• [What to work on] Emit an exact copy of the lines running from the start of the records to the line containing "cell pins on the clock port's net: 1", both included.

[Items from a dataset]
*** Block opens ***

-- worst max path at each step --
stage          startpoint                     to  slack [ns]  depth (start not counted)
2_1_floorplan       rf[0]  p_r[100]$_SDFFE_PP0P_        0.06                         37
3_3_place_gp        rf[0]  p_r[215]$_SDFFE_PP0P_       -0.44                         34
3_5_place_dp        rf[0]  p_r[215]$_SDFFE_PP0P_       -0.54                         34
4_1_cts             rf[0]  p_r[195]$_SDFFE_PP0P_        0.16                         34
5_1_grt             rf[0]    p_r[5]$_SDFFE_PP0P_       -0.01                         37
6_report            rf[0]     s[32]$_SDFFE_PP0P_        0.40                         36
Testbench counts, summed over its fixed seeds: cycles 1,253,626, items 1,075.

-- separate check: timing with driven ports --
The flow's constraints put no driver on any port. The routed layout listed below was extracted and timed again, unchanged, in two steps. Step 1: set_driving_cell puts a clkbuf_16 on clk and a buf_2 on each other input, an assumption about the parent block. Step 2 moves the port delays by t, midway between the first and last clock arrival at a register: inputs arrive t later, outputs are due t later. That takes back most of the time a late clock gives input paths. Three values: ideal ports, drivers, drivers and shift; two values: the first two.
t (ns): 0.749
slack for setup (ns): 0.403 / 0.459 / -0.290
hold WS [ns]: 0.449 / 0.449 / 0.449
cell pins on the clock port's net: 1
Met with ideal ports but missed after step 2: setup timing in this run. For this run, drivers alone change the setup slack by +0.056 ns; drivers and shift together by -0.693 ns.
Background: an optimization exercise with open tools, aiming at small area, a short achievable clock period and few clock cycles. Do not read the settings as production practice.

==> flow/design.v <==
module codex32_cks (
    input  wire        clk,
    input  wire        rst,
    input  wire        cmd_valid,
    output wire        cmd_ready,
    input  wire [15:0] cmd_word,
    input  wire        cmd_empty,
    input  wire        in_valid,
    output wire        in_ready,
    input  wire [7:0]  in_data,
    input  wire        in_last,
    output wire        out_valid,
    input  wire        out_ready,
    output wire [7:0]  out_data,
    output wire        out_last,
    output wire [3:0]  out_status
);
    localparam [64:0] GS0 = 65'h19dc500ce73fde210;
    localparam [64:0] GS1 = 65'h1bfae00def77fe529;
    localparam [64:0] GS2 = 65'h1fbd920fffe7bee52;
    localparam [64:0] GS3 = 65'h1739640bdeee3fdad;
    localparam [64:0] GS4 = 65'h07729a039cfc75f5a;
    localparam [64:0] TS  = 65'h10ce0795c2fd1e62a;
    localparam [64:0] IS  = 65'h23181b3;
    localparam [64:0] IAS = 65'h11899c7f0c7127e48;    
    localparam [74:0] GL0 = 75'h3d59d273535ea62d897;
    localparam [74:0] GL1 = 75'h7a9becb6361c6c51507;
    localparam [74:0] GL2 = 75'h543f9b7e6c38d8a2a0e;
    localparam [74:0] GL3 = 75'h0c577eaeccf1990d13c;
    localparam [74:0] GL4 = 75'h1887f74f8dc71b10651;
    localparam [74:0] TL  = 75'h43381e570bf4798ab26;
    localparam [74:0] IL  = 75'h23181b3;
    localparam [74:0] IAL = 75'h6f4b3a330a74687026c;   
    localparam [1:0] OP_PMODS  = 2'd0;
    localparam [1:0] OP_PMODL  = 2'd1;
    localparam [1:0] OP_CKSUM  = 2'd2;
    localparam [1:0] OP_VERIFY = 2'd3;
    reg         cr;           
    reg         ir;           
    reg         cur;          
    reg         fin;          
    reg         crd;          
    reg         efin;         
    reg         pv;           
    reg  [4:0]  psym;
    reg         pbig;         
    reg         plast;
    reg  [4:0]  sh;           
    reg  [1:0]  op;
    reg         aug;          
    reg         ill;
    reg         bad;
    reg  [6:0]  len;          
    reg  [64:0] res_s;
    reg  [74:0] res_l;
    reg         ov;           
    reg  [4:0]  od;           
    reg         olast;
    reg  [1:0]  ost;
    reg  [3:0]  nx;           
    reg         rlong;        
    reg         rone;         
    wire dec_legal = (cmd_word == 16'h4000) || (cmd_word == 16'h4001) ||
                     (cmd_word == 16'h5000) || (cmd_word == 16'h6000);
    wire [1:0] dec_op = cmd_word[13] ? OP_VERIFY :
                        cmd_word[12] ? OP_CKSUM  :
                        cmd_word[0]  ? OP_PMODL  : OP_PMODS;
    wire cmd_fire = cmd_valid && cr;
    wire in_fire  = in_valid  && ir;
    wire out_fire = ov && out_ready;
    wire pe       = pv && cur;                
    wire [4:0]  slo    = psym & {5{pe & ~aug}};
    wire [4:0]  fs     = res_s[64:60] ^ sh;
    wire [4:0]  fl     = res_l[74:70] ^ sh;
    wire [64:0] step_s = {res_s[59:0], slo}
                       ^ (GS0 & {65{fs[0]}}) ^ (GS1 & {65{fs[1]}}) ^ (GS2 & {65{fs[2]}})
                       ^ (GS3 & {65{fs[3]}}) ^ (GS4 & {65{fs[4]}});
    wire [74:0] step_l = {res_l[69:0], slo}
                       ^ (GL0 & {75{fl[0]}}) ^ (GL1 & {75{fl[1]}}) ^ (GL2 & {75{fl[2]}})
                       ^ (GL3 & {75{fl[3]}}) ^ (GL4 & {75{fl[4]}});
    wire fin_go    = fin && !ov;
    wire fault     = ill | bad;
    wire vok       = !fault && (((len <= 7'd93) && res_s == TS) ||
                                (len[6] && len[5] && res_l == TL));
    wire nbad      = bad | pbig;
    wire k_long    = (op == OP_PMODL) || (aug && (len >= 7'd80));
    wire k_one     = ill || nbad || (op == OP_VERIFY);
    wire e_long    = !ill && (op == OP_PMODL);
    wire e_one     = ill || (op == OP_VERIFY);
    reg  [4:0]  tgt;
    always @(*) begin
        tgt = 5'd0;
        if (rlong) begin
            case (nx)
                4'd0:  tgt = TL[74:70];
                4'd1:  tgt = TL[69:65];
                4'd2:  tgt = TL[64:60];
                4'd3:  tgt = TL[59:55];
                4'd4:  tgt = TL[54:50];
                4'd5:  tgt = TL[49:45];
                4'd6:  tgt = TL[44:40];
                4'd7:  tgt = TL[39:35];
                4'd8:  tgt = TL[34:30];
                4'd9:  tgt = TL[29:25];
                4'd10: tgt = TL[24:20];
                4'd11: tgt = TL[19:15];
                4'd12: tgt = TL[14:10];
                4'd13: tgt = TL[9:5];
                default: tgt = TL[4:0];
            endcase
        end else begin
            case (nx)
                4'd0:  tgt = TS[64:60];
                4'd1:  tgt = TS[59:55];
                4'd2:  tgt = TS[54:50];
                4'd3:  tgt = TS[49:45];
                4'd4:  tgt = TS[44:40];
                4'd5:  tgt = TS[39:35];
                4'd6:  tgt = TS[34:30];
                4'd7:  tgt = TS[29:25];
                4'd8:  tgt = TS[24:20];
                4'd9:  tgt = TS[19:15];
                4'd10: tgt = TS[14:10];
                4'd11: tgt = TS[9:5];
                default: tgt = TS[4:0];
            endcase
        end
    end
    wire [4:0] src_s = fin ? res_s[64:60] : res_s[59:55];
    wire [4:0] src_l = fin ? res_l[74:70] : res_l[69:65];
    wire [4:0] grp   = (rlong ? src_l : src_s) ^ (tgt & {5{aug}});
    wire       nlast = rlong ? (nx == 4'd14) : (nx == 4'd12);
    wire       adv   = out_fire && !olast;       
    wire       r_en  = pe || adv;
    wire       last_pe  = pe && plast;
    wire       ov_next  = fin_go || (ov && !(out_fire && olast));
    wire       early_cr = last_pe && k_one && !ov_next;
    wire       pv_next  = in_fire || (pv && !pe);
    wire       cur_next = (cur && !last_pe) || (cmd_fire && !cmd_empty);
    wire       om       = (fin && !rone) || (ov && !olast);
    wire       ld       = fin_go || adv;         
    wire       clr      = nlast || (fin && rone);
    wire [4:0] od_new   = (fin && rone) ? {4'd0, vok} : grp;
    wire [4:0] psym_nx  = in_fire ? in_data[4:0] : psym;
    wire       aug_nx   = cmd_fire ? cmd_word[12] : aug;
    wire [4:0] top_r    = rlong ? res_l[74:70] : res_s[64:60];
    wire [4:0] sec_r    = rlong ? res_l[69:65] : res_s[59:55];
    assign cmd_ready  = cr;
    assign in_ready   = ir;
    assign out_valid  = ov;
    assign out_data   = {3'b000, od};
    assign out_last   = olast;
    assign out_status = {2'b00, ost};
    always @(posedge clk) begin
        if (cmd_fire) begin
            res_s <= cmd_word[12] ? IAS : IS;
            res_l <= cmd_word[12] ? IAL : IL;
        end else if (r_en) begin
            res_s <= step_s;
            res_l <= step_l;
        end
        if (!om)
            sh <= psym_nx & {5{aug_nx}};
        else if (adv)
            sh <= sec_r;
        else
            sh <= top_r;
        if (cmd_fire) begin
            op  <= dec_op;
            aug <= cmd_word[12];
            ill <= !dec_legal;
            bad <= 1'b0;
            len <= 7'd0;
        end else if (pe) begin
            bad <= nbad;
            if (!(len[6] & len[5]))
                len <= len + 7'd1;
        end
        if (in_fire) begin
            psym  <= in_data[4:0];
            pbig  <= |in_data[7:5];
            plast <= in_last;
        end
        if (last_pe) begin
            rlong <= k_long;
            rone  <= k_one;
        end else if (efin) begin
            rlong <= e_long;
            rone  <= e_one;
        end
        if (fin_go)
            ost <= ill ? 2'd1 : (bad ? 2'd2 : 2'd0);
        if (ld) begin
            od    <= od_new;
            olast <= clr;
        end
        if (rst) begin
            cr  <= 1'b1;
            ir  <= 1'b1;
            cur <= 1'b0;
            fin <= 1'b0;
            crd <= 1'b0;
            efin <= 1'b0;
            pv  <= 1'b0;
            ov  <= 1'b0;
            nx  <= 4'd0;
        end else begin
            pv  <= pv_next;
            cur <= cur_next;
            ir  <= !pv_next || cur_next;
            efin <= cmd_fire && cmd_empty;
            fin <= last_pe || efin || (fin && !fin_go);
            ov  <= ov_next;
            if (early_cr)
                crd <= 1'b1;
            else if (fin_go)
                crd <= 1'b0;
            if (early_cr || (fin_go && rone && !crd) || (adv && nlast))
                cr <= 1'b1;
            else if (cmd_fire)
                cr <= 1'b0;
            if (ld)
                nx <= clr ? 4'd0 : nx + 4'd1;
        end
    end
endmodule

*** Block closes ***

• [Task solution]
-- worst max path at each step --
stage          startpoint                     to  slack [ns]  depth (start not counted)
2_1_floorplan       rf[0]  p_r[100]$_SDFFE_PP0P_        0.06                         37
3_3_place_gp        rf[0]  p_r[215]$_SDFFE_PP0P_       -0.44                         34
3_5_place_dp        rf[0]  p_r[215]$_SDFFE_PP0P_       -0.54                         34
4_1_cts             rf[0]  p_r[195]$_SDFFE_PP0P_        0.16                         34
5_1_grt             rf[0]    p_r[5]$_SDFFE_PP0P_       -0.01                         37
6_report            rf[0]     s[32]$_SDFFE_PP0P_        0.40                         36
Testbench counts, summed over its fixed seeds: cycles 1,253,626, items 1,075.

-- separate check: timing with driven ports --
The flow's constraints put no driver on any port. The routed layout listed below was extracted and timed again, unchanged, in two steps. Step 1: set_driving_cell puts a clkbuf_16 on clk and a buf_2 on each other input, an assumption about the parent block. Step 2 moves the port delays by t, midway between the first and last clock arrival at a register: inputs arrive t later, outputs are due t later. That takes back most of the time a late clock gives input paths. Three values: ideal ports, drivers, drivers and shift; two values: the first two.
t (ns): 0.749
slack for setup (ns): 0.403 / 0.459 / -0.290
hold WS [ns]: 0.449 / 0.449 / 0.449
cell pins on the clock port's net: 1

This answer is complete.